As an important reminder, recommendations are to limit e+ shots to only two per day. This precaution is intended to avoid overuse of the supplement. However, the many ways you can use e+ should help ensure that you’re taking advantage of its versatility on a regular basis as part of your daily lifestyle.


  1. Panossian A, Wikman G. Evidence-based efficacy of adaptogens in fatigue, and molecular mechanisms related to their stress-protective activity. Curr Clin Pharmacol. 2009 Sep;4(3):198-219. Epub 2009 Sep 1.

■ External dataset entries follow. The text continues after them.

--- ./run.sh ---
#!/bin/bash
# OpenROAD 26Q1-2900-gdf79404cd8, Yosys 0.63+post, stock flow scripts
make -C /OpenROAD-flow-scripts/flow DESIGN_CONFIG=/design/flow/config.mk WORK_HOME=/design/flow/orfs finish
--- ./config.mk ---
export PLATFORM = sky130hd
export DESIGN_NAME = knightRiderV2
export DESIGN_NICKNAME = knightRiderV2
export VERILOG_FILES = /design/flow/design.v
export SDC_FILE = /design/flow/constraint.sdc
export NUM_CORES = 4
export LEC_CHECK = 1
export CORE_UTILIZATION = 50
--- ./constraint.sdc ---
current_design knightRiderV2

set clk_period 5.2
set clk_io_pct 0.2

create_clock -name clk0 -period $clk_period [get_ports {clk}]

set non_clock_inputs [all_inputs -no_clocks]
set_input_delay [expr $clk_period * $clk_io_pct] -clock clk0 $non_clock_inputs
set_output_delay [expr $clk_period * $clk_io_pct] -clock clk0 [all_outputs]
--- ./design.v ---
`timescale 1ns / 1ps
module decoder(enc_dataIn,dataOut,counter);
parameter COUNT = 22'h3FFFFF;
input [23:0] counter;
input [2:0] enc_dataIn;
output reg [7:0] dataOut;
always@(*)begin
	dataOut = 0;
	if(counter == COUNT -1)begin
		case(enc_dataIn)
			3'b000: dataOut = 8'b0000_0001;
			3'b001: dataOut = 8'b0000_0010;
			3'b010: dataOut = 8'b0000_0100;
			3'b011: dataOut = 8'b0000_1000;
			3'b100: dataOut = 8'b0001_0000;
			3'b101: dataOut = 8'b0010_0000;
			3'b110: dataOut = 8'b0100_0000;
			3'b111: dataOut = 8'b1000_0000;
		endcase
	end
end
endmodule
`timescale 1ns / 1ps
module knightRiderV2(clk, rst,sw, dataOut);
input clk, rst;
input [7:0] sw;
output reg [7:0] dataOut;
reg [7:0] dataOutNxt;
reg [23:0] counter, counterNxt;
parameter COUNT = 24'hFFFFFF;  
wire [2:0] enc_dataOutLeft,enc_dataOutRight;
wire [7:0] dataOutLeft,dataOutRight;
wire zero = 0;
wire one = 1;
reg state,stateNxt;
rider #(COUNT) Rider1(clk,sw,rst,enc_dataOutLeft,zero,counter,state);
rider #(COUNT) Rider2(clk,sw,rst,enc_dataOutRight,one,counter,state);
decoder #(COUNT) rider1Decoder(enc_dataOutLeft,dataOutLeft,counter);
decoder #(COUNT) rider2Decoder(enc_dataOutRight,dataOutRight,counter);
always @(posedge clk) begin
	counter <= #1 counterNxt;
	dataOut <= #1 dataOutNxt;
	state <= #1 stateNxt;
end
always @(*) begin
	counterNxt = counter +1;
	stateNxt = state;
	dataOutNxt = dataOut;
	if(rst) begin
		counterNxt = 0;
		dataOutNxt = 0;
		stateNxt = 0;
	end
	else if(counter == COUNT -1) begin
		stateNxt = state +1;
		dataOutNxt = dataOutLeft | dataOutRight;
	end
end
endmodule
`timescale 1ns / 1ps
module rider(clk,sw,rst,dataOut,dir,counter,state);
parameter COUNT = 22'h3FFFFF;
input [23:0] counter;
input clk,rst,dir,state;
input [7:0] sw;
output reg [2:0] dataOut;
reg [2:0] dataOutNxt;
reg returning,returningNxt = 0;
always @(posedge clk)begin
	dataOut <= #1 dataOutNxt;
	returning <= #1 returningNxt;
end
always@(*)begin
	dataOutNxt = dataOut;
	returningNxt = returning;
	if(rst)begin
		dataOutNxt = (dir ? 0 : 7);
		returningNxt = 0;
	end
	else if(counter == COUNT -1)begin
		case(state)
			0: begin
				if(!returning)begin
					case(dataOut)
						7:returningNxt = dir || sw[7];
						6:returningNxt = sw[6];
						5:returningNxt = sw[5];
						4:returningNxt = sw[4];
						3:returningNxt = sw[3];
						2:returningNxt = sw[2];
						1:returningNxt = sw[1];
						0:returningNxt = !dir || sw[0];
					endcase  
				end else if(dataOut == 0 && dir)
					returningNxt = 0;
				else if(dataOut == 7 && !dir)
					returningNxt = 0;
			end  
			1: begin
				case(returning)
					0: dataOutNxt = (dir ? dataOut + 1 : dataOut - 1);
					1: dataOutNxt = (dir ? dataOut - 1 : dataOut + 1);
				endcase	 
			end  
		endcase  
	end  
end  
endmodule
==> impl_metrics.py <==
# Physical implementation metrics
metrics = {
    "sta": {
        "relSlewSlack_pct": 48.9,
        "layout_setup_ws_ns": 2.93,
        "timing.final.crit_share_pct": 43.7,
        "max_freq_mhz": 440,
        "tightest_slew_ns": 0.766,
        "fin_hold_ws_ns": 0.486,
        "finalHoldViolations": 0,
        "tns_ns": 0,
        "rsz0062_at_grt": "no",
        "fin_skew_ns": 0.00580,
        "period_minus_slack_ns": 2.27,
        "setup_viol": 0,
        "final_max_slew_viol_count": 0,
    },
    "yosys": {
        "top_cells_by_area": "dfxtp_1 (43%), ha_1 (7.1%), nor2_1 (6.8%)",
        "yosys.cell_types.count": 43,
        "ys_warn_count": 3,
        "ys_cells": 292,
        "syn-cell-area_sq_um": 2650,
        "avgSynthCellArea_sq_um": 9.07,
        "ys.flops": 57,
        "synthCells": 292,
        "synth_area_leader_cell": "dfxtp_1",
        "yosys-stat-area_sq_um": 2650,
        "ys_seq_share_pct": 43.1,
        "async_reset_ff_share_pct": 0,
        "synthFlopType": "dfxtp_1",
        "top_area_share_pct": 43.1,
        "edf_count": 0,
    },
    "routing": {
        "drtAntennaViolNets": 0,
        "top_layer_used": "met4",
        "wl_met3_um": 188,
        "first_iter_violations": 101,
        "drc_errors": 0,
        "via_per_inst": 5.39,
        "wl_met1_um": 2720,
        "vias": 2074,
        "drt_pass1_iterations": 4,
        "drt-total-wl_um": 5060,
        "wire_per_inst_um": 13.1,
        "wl_met2_um": 2100,
        "antenna-diode-count": 0,
    },
    "critical_path": {
        "crit_path_top_delay_cell": "and3_1",
        "setup.worst_path.start_class": "flop",
        "path_max_fanout": 21,
        "path_cells": "nand4_1 -> nor4_1 -> and3_1 -> a31oi_1 -> a311oi_1",
        "cp.required_ns": 5.45,
        "cp_data_arrival_time_ns": 2.52,
        "path_class": "reg2reg",
        "cp-end-kind": "flop",
        "slowest_delay_ns": 0.71,
    },
    "power_and_ir_drop": {
        "powerDensity_nw_per_um2": 289,
        "ir_worst_vdd_mv": 0.187,
        "leakagePower_nw": 1.12,
        "total_power_uw": 887,
    },
    "clock_network": {
        "clock-sinks": 57,
        "cts.hold.buffers_added": 0,
        "post_cts_buffers": 0,
        "clock_path_buffers": 2,
        "clock-root-buffer": "clkbuf_8",
        "tritoncts": "yes",
        "post_cts_resized": 0,
        "cts_made_buffers": 9,
        "clk_pin_slew_ns": 0.06,
        "htreeDepth": 3,
        "insertion_delay_ns": 0.33,
    },
    "placement": {
        "dp_cells": 369,
        "dpl-instance-area_sq_um": 2870,
        "dpl.hpwl_um": 3390,
        "place.gp.congestion": 0.830,
        "dp_slack_ns": 2.61,
        "port_buffers": 17,
    },
    "finish": {
        "postLayoutCellArea_sq_um": 3070,
        "final_core_util_pct": 60.2,
        "post_layout_nonfiller_instances": 385,
        "combGateArea_sq_um": 1420,
        "fillCellCount": 478,
        "drive_above_1_share_pct": 8.57,
        "register_area_sq_um": 1140,
        "syn2layout_area_growth_pct": 16.1,
    },
    "die": {
        "die-area_sq_um": 5590,
        "ios": 18,
        "die_h_um": 74.8,
        "fp_util_pct": 51.8,
        "num_rows": 26,
        "die_x_um": 74.8,
        "design.core.area_sq_um": 5110,
    },
    "outcome": {
        "outcome": "finished clean",
    },
    "job": {
        "cap_violations": 0,
        "warnings": 35,
    },
    "grt": {
        "grt_pass1_wl_um": 8340,
        "first_global_vias": 1826,
        "antenna_found_initial": 0,
        "grt_usage_pct": 20.0,
        "grt_max_degree": 58,
        "gr-total-overflow": 0,
    },
    "worst_hold_path": {
        "hp-class": "reg2reg",
    },
}
==> kinds of logic (layout without fill, tap and decap cells) <==
logic type / Yosys count / count (layout) / synth area share, %
AND-OR/OR-AND: 37 / 37 / 11.1
XOR/XNOR: 27 / 27 / 8.93
AND/OR/NAND/NOR: 130 / 130 / 24.7
buffers and inverters: 21 / 44 / 3.12
flip-flops: 57 / 57 / 43.1
adder cells (fa/ha/maj): 15 / 15 / 7.09
multiplexers: 5 / 5 / 1.98
==> path summary, 6_finish.rpt <==
path / cells past startpoint / startpoint / to / slack, ns
hold reg to reg: 2 / flop / dataOut[4] / 0.49
hold / removal: 2 / flop / dataOut[4] / 0.49
setup / recovery: 5 / counter[2] / Rider2.returning / 2.93
setup reg to reg: 5 / counter[2] / Rider2.returning / 2.93
==> synth_stat cells (all sizes together), types with 9 or more instances <==
master and n:
dfxtp 57, nor2 48, nand2 12, a211oi 14
nor4 9, ha 15, nand3 22, xnor2 12
clkbuf 9, xor2 15, inv 9, nor3 11
==> critical path: cells and delay by family, from the launching register on <==
| kind | cells | cell delay [ns] |
|---|---|---|
| simple gates | 3 | 1.34 |
| compound gates | 2 | 0.42 |
| flops | 1 | 0.42 |
==> metal layers <==
| metal | up-vias | global-route usage, % |
|---|---|---|
| li1 | 1076 | - |
| met1 | 953 | 31.7 |
| met2 | 41 | 29.3 |
| met3 | 4 | 4.88 |
| met4 | 0 | 2.31 |
| met5 | - | 0 |
==> final cells by class <==
type / instances / area share (%)
Clock buffer: 12 / 5.05
Clock inverter: 4 / 1.67
Inverter: 9 / 1.10
Multi-Input combinational cell: 214 / 46.3
Sequential cell: 57 / 37.1
Tap cell: 70 / 2.85
Timing Repair Buffer: 19 / 5.86
==> power by group <==
group,internal (mW),switching (mW)
sequential,0.439,0.00289
clock,0.247,0.178
combinational,0.00980,0.0110
==> cell usage in the layout, fill, tap and decap left out, types with 2 or more instances in the layout <==
cell type	n
a211oi_1	12
a211oi_2	2
a21oi_1	4
a221o_1	3
a222oi_1	2
a31oi_1	2
and3_1	6
and4_1	4
buf_4	2
clkbuf_8	11
clkdlybuf4s50_1	16
dfxtp_1	57
ha_1	15
inv_1	9
mux2_2	2
mux2i_1	3
nand2_1	12
nand3_1	22
nand4_1	5
nor2_1	48
nor2b_1	2
nor3_1	11
nor4_1	9
o21a_1	2
o21ai_0	2
o21bai_1	2
or4_1	2
xnor2_1	12
xor2_1	15
Power is estimated from default activity; no workload was simulated.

  2. Panossian A, Wikman G. Effects of Adaptogens on the Central Nervous System and the Molecular Mechanisms Associated with Their Stress—Protective Activity. Pharmaceuticals (Basel). 2010 Jan; 3(1): 188–224. Published online 2010 Jan 19. doi: 3390/ph3010188
  3. Wyatt JK, Cajochen C, Ritz-De Cecco A, Czeisler CA, Dijk DJ. Low-dose repeated caffeine administration for circadian-phase-dependent performance degradation during extended wakefulness. Sleep. 2004 May 1;27(3):374-81.
  4. Wilhelmus MM, Hay JL, Zuiker RG, Okkerse P, Perdrieu C, Sauser J, Beaumont M, Schmitt J, van Gerven JM, Silber BY. Effects of a single, oral 60 mg caffeine dose on attention in healthy adult subjects. J Psychopharmacol. 2017 Feb;31(2):222-232. doi: 10.1177/0269881116668593. Epub 2016 Sep 27.
  5. Desbrow B, Biddulph C, Devlin B, Grant GD, Anoopkumar-Dukie S, and Leveritt MD. The effects of different doses of caffeine on endurance cycling time trial performance. J Sports Sci. 2012; 30(2): 115-20. doi: 1080/02640414.2011.632431.
  6. Hodgson AB, Randell RK, and Jeukendrup AE. The metabolic and performance effects of caffeine compared to coffee during endurance exercise. PLoS One. 2013 Apr; 8(4): e59561. doi: 1371/journal.pone.0059561.
  7. O’Rourke MP, O’Brien BJ, Knez WL, and Paton CD. Caffeine has a small effect on 5-km running performance of well-trained and recreational runners. J Sci Med Sport. 2008 Apr 30;11(2):231-3.
  8. Kuo J, Chen KW, Cheng IS, Tsai PH, Lu YJ, Lee NY. The effect of eight weeks of supplementation with Eleutherococcus senticosus on endurance capacity and metabolism in human. Chin J Physiol. 2010 Apr 30;53(2):105-11.
  9. Amagase H, Sun B, Borek C. Lycium barbarum (goji) juice improves in vivo antioxidant biomarkers in serum of healthy adults. Nutr Res. 2009 Jan;29(1):19-25. doi: 10.1016/j.nutres.2008.11.005.
  10. Yeo SE, Jentjens RL, Wallis GA, Jeukendrup AE. Caffeine increases exogenous carbohydrate oxidation during exercise. J Appl Physiol (1985). 2005 Sep;99(3):844-50. Epub 2005 Apr 14.